Weakness in the hip abductors and external rotators is one of the most frequently cited contributors to dynamic knee valgus. When these muscles fail to stabilize the femur, the thigh tends to internally rotate and adduct during landing or cutting, promoting valgus collapse. Additionally, the femur is attached to the pelvis by a ball and socket joint giving the most range of motion (ROM) but also giving more opportunities for injury. Research by Myer et al. (2019) and Claiborne et al. (2020) demonstrated a strong correlation between hip strength deficits and increased knee valgus angles during jump-landing tasks. In addition, poor trunk stability can amplify lower-body misalignment. Excessive trunk lean toward the stance leg increases medial knee loading, further stressing the ACL. These findings emphasize the need for core and proximal hip strengthening in injury-prevention programs.

2. Neuromuscular Control and Movement Patterns

Even when muscle strength is sufficient, impaired neuromuscular coordination can lead to poor landing mechanics and valgus loading. Athletes with delayed gluteal activation or asymmetrical ground reaction forces often demonstrate higher valgus angles upon impact. Studies using motion capture and EMG analysis have shown that females, in particular, tend to rely more on quadriceps-dominant strategies and exhibit reduced hamstring coactivation—both of which elevate anterior tibial shear forces on the ACL. Training interventions focusing on jump technique, proprioception, and rapid stabilization have been shown to mitigate these risks.

3. Ankle and Foot Contributions

Limited ankle range of motion can indirectly increase knee valgus by altering landing kinematics. When the ankle lacks mobility, athletes need to compensate by pronating the foot or collapsing the knee inward. Bell et al. (2018) found that athletes with restricted dorsiflexion exhibited greater knee displacement during squatting and landing. Proper ankle mobility, combined with stiffness and reactive strength training, may therefore be an essential factor in maintaining stable knee alignment under load.

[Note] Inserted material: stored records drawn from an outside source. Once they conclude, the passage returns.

`src/rtl/snapcnt_pkg.sv`:
```
// Package: shared encodings for the snapshot counter.
// Assumes a 2-bit register address and a 2-bit source select field.
package snapcnt_pkg;

    typedef enum logic [1:0] {
        SRC_DIV_SLOW = 2'b00,
        SRC_DIV_FAST = 2'b01,
        SRC_TMR_OVF  = 2'b10,
        SRC_EXT_FALL = 2'b11
    } src_sel_e;

    typedef enum logic [1:0] {
        ADDR_CNT_LO = 2'b00,
        ADDR_CNT_HI = 2'b01,
        ADDR_CTRL   = 2'b10,
        ADDR_STAT   = 2'b11
    } reg_addr_e;

    localparam int CTRL_IRQ_EN_BIT  = 0;
    localparam int CTRL_SRC_LSB     = 1;
    localparam int CTRL_IDLE_FRZ_BIT = 7;
    localparam int STAT_FLAG_BIT    = 0;

endpackage

```
`src/rtl/snapcnt_divider.sv`:
```
// Free-running clock-enable divider. It emits a single-cycle pulse once
// every DIV clocks, whatever source is selected downstream.
// Assumes DIV >= 2.
module snapcnt_divider #(
    parameter int DIV = 12
) (
    input  logic clk,
    input  logic rst_n,
    output logic pulse
);
    localparam int CW = (DIV > 2) ? $clog2(DIV) : 1;
    localparam logic [CW-1:0] LAST = CW'(DIV - 1);

    logic [CW-1:0] phase_q;

    // Wrap the phase counter at DIV-1.
    always_ff @(posedge clk) begin
        if (!rst_n)
            phase_q <= '0;
        else if (phase_q == LAST)
            phase_q <= '0;
        else
            phase_q <= phase_q + 1'b1;
    end

    assign pulse = (phase_q == LAST);
endmodule

```
`src/rtl/snapcnt_edge.sv`:
```
// Synchronizes an asynchronous input through SYNC_STAGES flops and
// produces a one-cycle pulse on each high-to-low transition.
// Assumes each input level is held for at least two clocks.
module snapcnt_edge #(
    parameter int SYNC_STAGES = 2
) (
    input  logic clk,
    input  logic rst_n,
    input  logic async_in,
    output logic fall_pulse
);
    logic [SYNC_STAGES-1:0] sync_q;
    logic                   last_q;

    generate
        for (genvar g = 0; g < SYNC_STAGES; g++) begin : g_sync
            if (g == 0) begin : g_first
                // First stage samples the raw pin.
                always_ff @(posedge clk) begin
                    if (!rst_n) sync_q[0] <= 1'b0;
                    else        sync_q[0] <= async_in;
                end
            end else begin : g_next
                // Later stages settle the previous stage.
                always_ff @(posedge clk) begin
                    if (!rst_n) sync_q[g] <= 1'b0;
                    else        sync_q[g] <= sync_q[g-1];
                end
            end
        end
    endgenerate

    // Remember the previous synchronized level for edge detection.
    always_ff @(posedge clk) begin
        if (!rst_n) last_q <= 1'b0;
        else        last_q <= sync_q[SYNC_STAGES-1];
    end

    assign fall_pulse = last_q & ~sync_q[SYNC_STAGES-1];
endmodule

```
`src/rtl/snapcnt_core.sv`:
```
// Counter core: the 16-bit count, byte loads, the high-byte holding
// register and the sticky overflow flag.
// Assumes at most one of lo_wr / hi_wr is high in a cycle.
module snapcnt_core #(
    parameter int BYTE_W = 8
) (
    input  logic                clk,
    input  logic                rst_n,
    input  logic                cnt_step,
    input  logic                lo_wr,
    input  logic                hi_wr,
    input  logic                lo_rd,
    input  logic [BYTE_W-1:0]   wdata,
    input  logic                flag_clr,
    output logic [2*BYTE_W-1:0] cnt_q,
    output logic [BYTE_W-1:0]   snap_q,
    output logic                flag_q
);
    localparam int CNT_W = 2 * BYTE_W;

    logic wrap;

    assign wrap = cnt_step && !lo_wr && !hi_wr && (cnt_q == {CNT_W{1'b1}});

    // Count register: byte writes win over the increment.
    always_ff @(posedge clk) begin
        if (!rst_n)
            cnt_q <= '0;
        else if (lo_wr)
            cnt_q[BYTE_W-1:0] <= wdata;
        else if (hi_wr)
            cnt_q[CNT_W-1:BYTE_W] <= wdata;
        else if (cnt_step)
            cnt_q <= cnt_q + 1'b1;
    end

    // Holding register: captures the high byte on a low-byte read.
    always_ff @(posedge clk) begin
        if (!rst_n)
            snap_q <= '0;
        else if (lo_rd)
            snap_q <= cnt_q[CNT_W-1:BYTE_W];
    end

    // Sticky overflow flag: a wrap outranks a software clear.
    always_ff @(posedge clk) begin
        if (!rst_n)
            flag_q <= 1'b0;
        else if (wrap)
            flag_q <= 1'b1;
        else if (flag_clr)
            flag_q <= 1'b0;
    end
endmodule

```
`src/rtl/snapcnt_top.sv`:
```
// Top of the prescaled counter: control register, source mux, idle gating,
// read mux and interrupt output.
// Assumes one bus access per cycle and a synchronous tmr_ovf_in.
module snapcnt_top
    import snapcnt_pkg::*;
#(
    parameter int BYTE_W      = 8,
    parameter int DIV_SLOW    = 12,
    parameter int DIV_FAST    = 4,
    parameter int SYNC_STAGES = 2
) (
    input  logic              clk,
    input  logic              rst_n,
    input  logic [1:0]        bus_addr,
    input  logic              bus_rd,
    input  logic              bus_wr,
    input  logic [BYTE_W-1:0] bus_wdata,
    output logic [BYTE_W-1:0] bus_rdata,
    input  logic              tmr_ovf_in,
    input  logic              ext_cnt_in,
    input  logic              core_idle,
    output logic              irq
);
    localparam int CNT_W = 2 * BYTE_W;

    reg_addr_e          addr;
    src_sel_e           src_q;
    logic               irq_en_q;
    logic               idle_frz_q;
    logic               slow_pulse, fast_pulse, ext_fall;
    logic               src_tick, cnt_step;
    logic               lo_wr, hi_wr, lo_rd, flag_clr;
    logic [CNT_W-1:0]   cnt_q;
    logic [BYTE_W-1:0]  snap_q;
    logic               flag_q;

    assign addr = reg_addr_e'(bus_addr);

    snapcnt_divider #(.DIV(DIV_SLOW)) u_div_slow (
        .clk(clk), .rst_n(rst_n), .pulse(slow_pulse)
    );

    snapcnt_divider #(.DIV(DIV_FAST)) u_div_fast (
        .clk(clk), .rst_n(rst_n), .pulse(fast_pulse)
    );

    snapcnt_edge #(.SYNC_STAGES(SYNC_STAGES)) u_edge (
        .clk(clk), .rst_n(rst_n), .async_in(ext_cnt_in), .fall_pulse(ext_fall)
    );

    // Control register write.
    always_ff @(posedge clk) begin
        if (!rst_n) begin
            irq_en_q   <= 1'b0;
            src_q      <= SRC_DIV_SLOW;
            idle_frz_q <= 1'b0;
        end else if (bus_wr && addr == ADDR_CTRL) begin
            irq_en_q   <= bus_wdata[CTRL_IRQ_EN_BIT];
            src_q      <= src_sel_e'(bus_wdata[CTRL_SRC_LSB +: 2]);
            idle_frz_q <= bus_wdata[CTRL_IDLE_FRZ_BIT];
        end
    end

    // Select the count pulse source.
    always_comb begin
        unique case (src_q)
            SRC_DIV_SLOW: src_tick = slow_pulse;
            SRC_DIV_FAST: src_tick = fast_pulse;
            SRC_TMR_OVF:  src_tick = tmr_ovf_in;
            SRC_EXT_FALL: src_tick = ext_fall;
            default:      src_tick = 1'b0;
        endcase
    end

    assign cnt_step = src_tick && !(idle_frz_q && core_idle);
    assign lo_wr    = bus_wr && addr == ADDR_CNT_LO;
    assign hi_wr    = bus_wr && addr == ADDR_CNT_HI;
    assign lo_rd    = bus_rd && addr == ADDR_CNT_LO;
    assign flag_clr = bus_wr && addr == ADDR_STAT && !bus_wdata[STAT_FLAG_BIT];

    snapcnt_core #(.BYTE_W(BYTE_W)) u_core (
        .clk(clk), .rst_n(rst_n), .cnt_step(cnt_step),
        .lo_wr(lo_wr), .hi_wr(hi_wr), .lo_rd(lo_rd),
        .wdata(bus_wdata), .flag_clr(flag_clr),
        .cnt_q(cnt_q), .snap_q(snap_q), .flag_q(flag_q)
    );

    // Read data mux for the selected register.
    always_comb begin
        bus_rdata = '0;
        unique case (addr)
            ADDR_CNT_LO: bus_rdata = cnt_q[BYTE_W-1:0];
            ADDR_CNT_HI: bus_rdata = snap_q;
            ADDR_CTRL: begin
                bus_rdata[CTRL_IRQ_EN_BIT]     = irq_en_q;
                bus_rdata[CTRL_SRC_LSB +: 2]   = src_q;
                bus_rdata[CTRL_IDLE_FRZ_BIT]   = idle_frz_q;
            end
            ADDR_STAT:   bus_rdata[STAT_FLAG_BIT] = flag_q;
            default:     bus_rdata = '0;
        endcase
    end

    assign irq = flag_q && irq_en_q;
endmodule

```
==> config.mk <==
export PLATFORM = sky130hd
export DESIGN_NAME = i2c_bus_unjam
export DESIGN_NICKNAME = d
export VERILOG_FILES = /design/src/rtl/unjam_pkg.sv /design/src/rtl/unjam_step_timer.sv /design/src/rtl/unjam_seq.sv /design/src/rtl/i2c_bus_unjam.sv
export SDC_FILE = /design/constraint.sdc
export NUM_CORES = 1
export LEC_CHECK = 0
export BUFFER_PORTS_ARGS = -buffer_cell sky130_fd_sc_hd__buf_2
export CORE_MARGIN = 1
export CORE_UTILIZATION = 50
export DETAILED_ROUTE_END_ITERATION = 12
export GPL_ROUTABILITY_DRIVEN = 0
export HOLD_SLACK_MARGIN = 0.02
export PLACE_DENSITY_LB_ADDON = 0.2
export SLEW_MARGIN = 40
export SYNTH_ARGS = -nofsm -noshare
export SYNTH_HDL_FRONTEND = slang
export SYNTH_SLANG_ARGS = --single-unit
==> constraint.sdc <==
create_clock -name clk -period 2.3 [get_ports clk]
set_input_delay 0.23 -clock clk [delete_from_list [all_inputs] [get_ports clk]]
set_output_delay 0.23 -clock clk [all_outputs]
set_load 0.01 [all_outputs]
==> src/rtl/unjam_pkg.sv <==
package unjam_pkg;

  typedef struct packed {
    logic scl_low;
    logic sda_low;
  } pull_t;

  // Pad pulls for a given step index; pulses = number of SCL clocks.
  function automatic pull_t step_pulls(input int unsigned idx, input int unsigned pulses);
    pull_t p;
    int unsigned tail;
    p = '0;
    if (idx < 2 * pulses) begin
      p.scl_low = idx[0];
    end else begin
      tail = idx - 2 * pulses;
      case (tail)
        0, 1: p.scl_low = 1'b1;
        2: begin
          p.scl_low = 1'b1;
          p.sda_low = 1'b1;
        end
        3: p.sda_low = 1'b1;
        default: p = '0;
      endcase
    end
    return p;
  endfunction

endpackage

==> src/rtl/unjam_step_timer.sv <==
module unjam_step_timer #(
  parameter int unsigned STEP_CYCLES = 500
) (
  input  logic clk,
  input  logic rst_n,
  input  logic run,
  output logic step_end
);
  localparam int unsigned CNT_W = (STEP_CYCLES > 1) ? $clog2(STEP_CYCLES) : 1;
  localparam logic [CNT_W-1:0] LAST = CNT_W'(STEP_CYCLES - 1);

  logic [CNT_W-1:0] cnt;

  assign step_end = run && (cnt == LAST);

  always_ff @(posedge clk) begin
    if (!rst_n)        cnt <= '0;
    else if (!run)     cnt <= '0;
    else if (step_end) cnt <= '0;
    else               cnt <= cnt + 1'b1;
  end

  // Step counter never runs past the step length
  assert_cnt_bound_R6: assert property (@(posedge clk) disable iff (!rst_n)
    cnt <= LAST);

  // An idle timer restarts from zero
  assert_idle_clear_R6: assert property (@(posedge clk) disable iff (!rst_n)
    !run |=> cnt == '0);
endmodule

==> src/rtl/unjam_seq.sv <==
module unjam_seq #(
  parameter int unsigned TOTAL_STEPS = 23,
  localparam int unsigned IDX_W = $clog2(TOTAL_STEPS)
) (
  input  logic             clk,
  input  logic             rst_n,
  input  logic             start,
  input  logic             step_end,
  input  logic             sda_in,
  output logic             active,
  output logic [IDX_W-1:0] idx,
  output logic             done,
  output logic             stuck
);
  localparam logic [IDX_W-1:0] LAST_IDX = IDX_W'(TOTAL_STEPS - 1);

  always_ff @(posedge clk) begin
    if (!rst_n) begin
      active <= 1'b0;
      idx    <= '0;
      done   <= 1'b0;
      stuck  <= 1'b0;
    end else begin
      done <= 1'b0;
      if (!active) begin
        if (start) begin
          active <= 1'b1;
          idx    <= '0;
          stuck  <= 1'b0;
        end
      end else if (step_end) begin
        if (idx == LAST_IDX) begin
          active <= 1'b0;
          done   <= 1'b1;
          stuck  <= ~sda_in;
        end else begin
          idx <= idx + 1'b1;
        end
      end
    end
  end

  // A request mid-run neither restarts nor advances the step index
  assert_start_ignored_R9: assert property (@(posedge clk) disable iff (!rst_n)
    (active && !step_end) |=> (active && idx == $past(idx)));

  // Completion marker lasts exactly one cycle
  assert_done_single_R8: assert property (@(posedge clk) disable iff (!rst_n)
    done |=> !done);

  // Completion only follows a running sequence
  assert_done_after_run_R8: assert property (@(posedge clk) disable iff (!rst_n)
    $rose(done) |-> $past(active) && !active);
endmodule

==> src/rtl/i2c_bus_unjam.sv <==
module i2c_bus_unjam
  import unjam_pkg::*;
#(
  parameter int unsigned CLK_HZ      = 100_000_000,
  parameter int unsigned STEP_CYCLES = CLK_HZ / 200_000,
  parameter int unsigned NUM_PULSES  = 9
) (
  input  logic clk,
  input  logic rst_n,
  input  logic start_i,
  input  logic sda_in_i,
  output logic pad_override_o,
  output logic scl_pull_low_o,
  output logic sda_pull_low_o,
  output logic active_o,
  output logic done_o,
  output logic bus_stuck_o
);
  localparam int unsigned TOTAL_STEPS = 2 * NUM_PULSES + 5;
  localparam int unsigned IDX_W       = $clog2(TOTAL_STEPS);

  logic             active;
  logic             step_end;
  logic [IDX_W-1:0] idx;
  pull_t            pulls;

  unjam_step_timer #(.STEP_CYCLES(STEP_CYCLES)) u_timer (
    .clk      (clk),
    .rst_n    (rst_n),
    .run      (active),
    .step_end (step_end)
  );

  unjam_seq #(.TOTAL_STEPS(TOTAL_STEPS)) u_seq (
    .clk      (clk),
    .rst_n    (rst_n),
    .start    (start_i),
    .step_end (step_end),
    .sda_in   (sda_in_i),
    .active   (active),
    .idx      (idx),
    .done     (done_o),
    .stuck    (bus_stuck_o)
  );

  always_comb begin
    pulls = step_pulls(32'(idx), NUM_PULSES);
    if (!active) pulls = '0;
  end

  assign pad_override_o = active;
  assign active_o       = active;
  assign scl_pull_low_o = pulls.scl_low;
  assign sda_pull_low_o = pulls.sda_low;

  // Without override the pads are never pulled
  assert_release_idle_R2: assert property (@(posedge clk) disable iff (!rst_n)
    !pad_override_o |-> (!scl_pull_low_o && !sda_pull_low_o));

  // Never move both lines on the same edge
  assert_one_line_moves_R10: assert property (@(posedge clk) disable iff (!rst_n)
    $stable(scl_pull_low_o) || $stable(sda_pull_low_o));

  // SDA is only ever pulled while SCL is low or in the STOP steps
  assert_sda_in_stop_R5: assert property (@(posedge clk) disable iff (!rst_n)
    sda_pull_low_o |-> (32'(idx) >= 2 * NUM_PULSES + 1));
endmodule

==> metrics.md <==
| Metric | Value |
|---|---|
| Status | completed |
| Cell taking the most area after synthesis | dfxtp_1 |
| CTS sink count | 17 |
| Die ar. | between 2000 and 2500 sq um |
| RSZ-0062 raised after global routing | false |
| Synthesized area | 933 sq um |
| Final Hold Vio Count | 0 |
| Mapped Avg Cell Area | 9.06 sq um |
| Post-DP HPWL | 1270 um |
| Hold slack | between 0.2 and 0.25 ns |
| Core area | 1750 sq um |
| Post-route setup TNS | 0 ns |
| Area growth syn-to-layout | 11.5% |
| Pwr/cell area | 470 nW/um^2 |
| Pin count of the biggest net entering global routing | 11 |
| Critical path class | reg2out |
| Fillers | 170 |
| Seq/Total Area, Yosys | 36.5% |
| Vias per inst | roughly 5.5 |
| Setup crit start kind | register |
| Commonest cells in the netlist | dfxtp_1, nand2_1, nor2_1, ha_1 |
| Port bufs | 9 |
| Final worst clock skew | 0.00200 ns |
| Clock-pin slew on the worst setup and hold paths | 0.10 ns |
| Total of warnings raised by yosys | 0 |
| GRT Util Overall | between 10% and 20% |
| Fin crit share | roughly 90% |
| Crit-path max FO | 7 |
| Slew @ Worst Pin | 0.299 ns |
| Worst skew pair latency | roughly 0.29 ns |
| Peak VDD IR | 0.366 mV |
| H-Tree Depth | 1 |
| Lkg Pwr | 0.376 nW |
| Top_reg_cell synth | dfxtp_1 |
| Avg WL per Cell | 12.3 um |
| Most frequent cell after synthesis | dfxtp_1 |
| CP arrival | ~1.8 ns |
| Post-cts hold buffer count | 0 |
| I/O Pins | 10 |
| First-pass GRT wire length | 2750 um |
| Slew margin rel. | 80.0% |
| Critical path data required time | 2.07 ns |
| Tmin final | 2.07 ns |
| Synth Instances | ~100 |
| Starting Density | between 50% and 60% |
| Antenna Nets Post-Route | 0 |
| Clk root buf | clkbuf_4 |
| Die width | 45.2 um |
| Pre-antenna DRT Iters | 4 |
| Setup bufs post-CTS | 0 |
| Share of cells above drive strength 1 | a little under a fifth |
| MaxCap Viol Count | 0 |
| Total global routing overflow | 0 |
| EDFF count, synth | 0 |
| Row count | 15 |
| TritonCTS clock tree | built |
| CTS max path bufs | 2 |
| Total Power | a little under 0.0005 W |
| Post-synth ARST share | 0% |
| Syn nets | 114 |
| CP endpoint kind | output port |
| Gates resized, CTS repair | 0 |
| Vias in the first global route | 619 |
| Hold WC Path Type | in2reg |
| Max Fclk | 483 MHz |
| Fin. max-slew vios | 0 |
| Synth unique cells | 34 |
| Die Y | 45.2 um |
| Routed wire length | around 1700 um |
| Initial DRC count | 10 |
| Final net count | 128 |
| R2r setup slk | 0.37 ns |
| Antenna violations before repair | 0 |
| Diode count | 0 |
| CTS Buf Count | 3 |
| Post-synth top area share | 36.5% |
| Largest cells by area after synthesis | dfxtp_1, ha_1, nand2_1 |
| Final setup fails | 0 |
| Via count | 781 |
| Yosys reg bits | 17 |
| Residual DRC | 0 |
==> sequential cells by signal, summed over array words and instances (netlist names) <==
register,count
u_seq.active,1
u_seq.done,1
u_seq.idx,5
u_seq.stuck,1
u_timer.cnt,9
==> cells by family (layout without fill, tap and decap cells) <==
group / after synthesis / count (layout) / synth area share, %
muxes: 1 / 1 / 1.21
AOI/OAI and AO/OA: 25 / 25 / 16.9
buffers and inverters: 8 / 21 / 3.62
adders and majority gates: 7 / 7 / 9.38
DFF: 17 / 17 / 36.5
xor gates and xnor gates: 4 / 4 / 3.75
and+or+nand+nor: 41 / 41 / 28.7
==> report_power, final <==
group          leakage [nW]  total [W]  switching (W)  internal, W
Combinational         0.221  0.0000273      0.0000154    0.0000119
Sequential            0.137   0.000300     0.00000342     0.000297
Clock                0.0177   0.000162      0.0000972    0.0000647
Total                 0.376   0.000489       0.000116     0.000373
==> critical path, cell delays in order (launching register included) <==
cell and delay, ns:
dfxtp_1 0.46, inv_1 0.11, ha_1 0.23, or3_1 0.38, o2111ai_1 0.10, a21boi_0 0.11
buf_2 0.15
==> cell usage in the layout, fill, tap and decap left out, types with 2 or more instances in the layout <==
cell / n
dfxtp_1: 17
nor2_1: 9
nand2_1: 9
buf_2: 9
ha_1: 7
inv_1: 6
nand3_1: 6
a21oi_1: 6
o21ai_0: 4
or3_1: 4
o21ai_1: 3
a311oi_1: 3
clkbuf_4: 3
o211ai_1: 2
xor2_1: 2
nand2b_1: 2
a31oi_1: 2
xnor2_1: 2
nor3_1: 2
buf_4: 2
==> stage by stage <==
| stage | setup WS, ns | cells | cell area [sq um] | utilization [%] |
|---|---|---|---|---|
| floorplan | 0.526 | 103 | 933 | - |
| global placement | 0.454 | 137 | 1010 | 58.1 |
| detailed placement | 0.384 | 137 | 1010 | 58.1 |
| CTS | 0.235 | 141 | 1040 | 59.6 |
| global route | 0.0853 | 141 | 1040 | 59.6 |
| finish | 0.229 | 141 | 1040 | 59.6 |
==> area by class of cell <==
type | instances | area, sq um | share of cell area (%)
multi-input cells | 78 | 559 | 53.7
flip-flops and latches | 17 | 340 | 32.7
repair buffers | 11 | 60.1 | 5.77
well taps | 25 | 31.3 | 3.00
clock buffers | 3 | 22.5 | 2.16
inverters | 6 | 22.5 | 2.16
clock inverters | 1 | 5.00 | 0.481
==> path summary, 6_finish.rpt <==
path / start / end / cells after the start
max: u_seq.idx[0]$_SDFFE_PN0P_ / scl_pull_low_o / 6
min: rst_n / u_seq.stuck$_SDFFE_PN0P_ / 2
max reg2reg: u_seq.idx[0]$_SDFFE_PN0P_ / u_seq.idx[3]$_SDFFE_PN0P_ / 6
min reg2reg: u_timer.cnt[0]$_SDFF_PP0_ / u_timer.cnt[0]$_SDFF_PP0_ / 1
==> layer usage <==
metal	share of wire (%)	track usage, %	up-vias
met1	52	27.8	363
met4	1.6	9.09	0
li1	-	-	403
met5	0	0	-
met3	2.2	3.60	4
met2	44	26.1	11
(Power assumes the default switching activity.)
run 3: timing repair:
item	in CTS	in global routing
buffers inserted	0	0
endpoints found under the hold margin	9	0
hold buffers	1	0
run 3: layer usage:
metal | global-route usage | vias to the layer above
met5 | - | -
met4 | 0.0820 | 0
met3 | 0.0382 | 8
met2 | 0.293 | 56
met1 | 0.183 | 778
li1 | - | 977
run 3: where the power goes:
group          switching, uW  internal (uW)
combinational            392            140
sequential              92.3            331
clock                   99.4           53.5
$ cat config.mk
export PLATFORM = sky130hd
export DESIGN_NAME = lpdram_pwr_ctrl
export DESIGN_NICKNAME = d
export VERILOG_FILES = /design/src/rtl/lpdram_pwr_pkg.sv /design/src/rtl/lpdram_pwr_dp.sv /design/src/rtl/lpdram_pwr_fsm.sv /design/src/rtl/lpdram_pwr_ctrl.sv
export SDC_FILE = /design/constraint.sdc
export NUM_CORES = 1
export LEC_CHECK = 0
export BUFFER_PORTS_ARGS = -buffer_cell sky130_fd_sc_hd__clkbuf_2
export CAP_MARGIN = 10
export CORE_ASPECT_RATIO = 1.4
export CORE_MARGIN = 5
export CORE_UTILIZATION = 30
export CTS_BUF_LIST = sky130_fd_sc_hd__clkbuf_4
export DETAILED_ROUTE_END_ITERATION = 16
export PLACE_DENSITY = 0.57
export SYNTH_ARGS = -nofsm -noshare
export SYNTH_HDL_FRONTEND = slang
export SYNTH_HIERARCHICAL = 1
export SYNTH_SLANG_ARGS = --single-unit
$ cat constraint.sdc
create_clock -name clk -period 3.7 [get_ports clk]
set_clock_uncertainty 0.2 [all_clocks]
set_input_delay 0.74 -clock clk [delete_from_list [all_inputs] [get_ports clk]]
set_output_delay 0.74 -clock clk [all_outputs]
set_load 0.01 [all_outputs]
$ cat src/rtl/lpdram_pwr_pkg.sv
package lpdram_pwr_pkg;

  typedef enum logic [2:0] {
    ST_ACTIVE  = 3'd0,
    ST_CLKSTOP = 3'd1,
    ST_PPD     = 3'd2,
    ST_APD     = 3'd3,
    ST_DPD     = 3'd4,
    ST_EXIT    = 3'd5
  } pwrState_t;

  localparam logic [1:0] CMD_NONE = 2'd0;
  localparam logic [1:0] CMD_NOP  = 2'd1;

  localparam logic [1:0] MODE_CLKSTOP = 2'd0;
  localparam logic [1:0] MODE_PD      = 2'd1;
  localparam logic [1:0] MODE_DPD     = 2'd2;
  localparam logic [1:0] MODE_NONE    = 2'd3;

  typedef struct packed {
    logic idleCntClr;
    logic idleCntInc;
    logic exitLoad;
    logic exitDec;
    logic lostSet;
    logic lostClr;
  } pwrStrobe_t;

endpackage

$ cat src/rtl/lpdram_pwr_dp.sv
module lpdram_pwr_dp
  import lpdram_pwr_pkg::*;
#(
  parameter int IDLE_CNT_W  = 8,
  parameter int EXIT_CYCLES = 2
) (
  input  logic                  clk,
  input  logic                  rst_n,
  input  pwrStrobe_t            strobe,
  input  logic [IDLE_CNT_W-1:0] idleThr,
  output logic                  idleReached,
  output logic                  exitDone,
  output logic                  dataLost
);

  localparam int EXIT_CNT_W = $clog2(EXIT_CYCLES + 1);
  localparam logic [EXIT_CNT_W-1:0] EXIT_LOAD = EXIT_CNT_W'(EXIT_CYCLES - 1);

  logic [IDLE_CNT_W-1:0] idleCnt;
  logic [IDLE_CNT_W:0]   thrEff;
  logic [IDLE_CNT_W:0]   cntNext;
  logic [EXIT_CNT_W-1:0] exitCnt;

  always_comb begin
    thrEff  = (idleThr == '0) ? (IDLE_CNT_W+1)'(1) : {1'b0, idleThr};
    cntNext = {1'b0, idleCnt} + (IDLE_CNT_W+1)'(1);
  end

  assign idleReached = (cntNext >= thrEff);
  assign exitDone    = (exitCnt == '0);

  always_ff @(posedge clk or negedge rst_n) begin
    if (!rst_n) begin
      idleCnt <= '0;
    end else if (strobe.idleCntClr) begin
      idleCnt <= '0;
    end else if (strobe.idleCntInc) begin
      idleCnt <= cntNext[IDLE_CNT_W-1:0];
    end
  end

  always_ff @(posedge clk or negedge rst_n) begin
    if (!rst_n) begin
      exitCnt <= '0;
    end else if (strobe.exitLoad) begin
      exitCnt <= EXIT_LOAD;
    end else if (strobe.exitDec && exitCnt != '0) begin
      exitCnt <= exitCnt - 1'b1;
    end
  end

  always_ff @(posedge clk or negedge rst_n) begin
    if (!rst_n) begin
      dataLost <= 1'b0;
    end else if (strobe.lostSet) begin
      dataLost <= 1'b1;
    end else if (strobe.lostClr) begin
      dataLost <= 1'b0;
    end
  end


  exit_count_bound_chk: assert property (@(posedge clk) disable iff (!rst_n)
    exitCnt <= EXIT_LOAD);

endmodule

4. Interaction of Multiple Factors

The development of dynamic knee valgus is rarely caused by a single deficit. Rather, it emerges from interactions across the lower-extremity chain—from the hip to the ankle. Weak proximal control, and limited ankle mobility amplifying the stress placed on the ACL. Integrated prevention programs such as FIFA 11+ and neuromuscular training protocols have shown measurable reductions in knee valgus angles and ACL injury rates, emphasizing the importance of multi-dimensional approaches.

Conclusion / Future Directions

Dynamic knee valgus is a complex, multifactorial movement pattern strongly associated with non-contact ACL injury risk. It is consistently highlighted that hip and trunk weakness, impaired neuromuscular control, and ankle mobility restrictions are the primary biomechanical contributors. While the exact degree of influence for each factor varies across each study, the interaction among them appears to be the most critical determinant of injury risk.

Future research should explore individualized screening tools and targeted interventions that address these interconnected factors on its own. Looking at the issues as individuals may help understand what each person may be needing specifically. For athletes and practitioners, incorporating hip and core strengthening, neuromuscular coordination training, and ankle mobility work has shown evidence-based strategy for reducing knee valgus and preventing ACL injuries.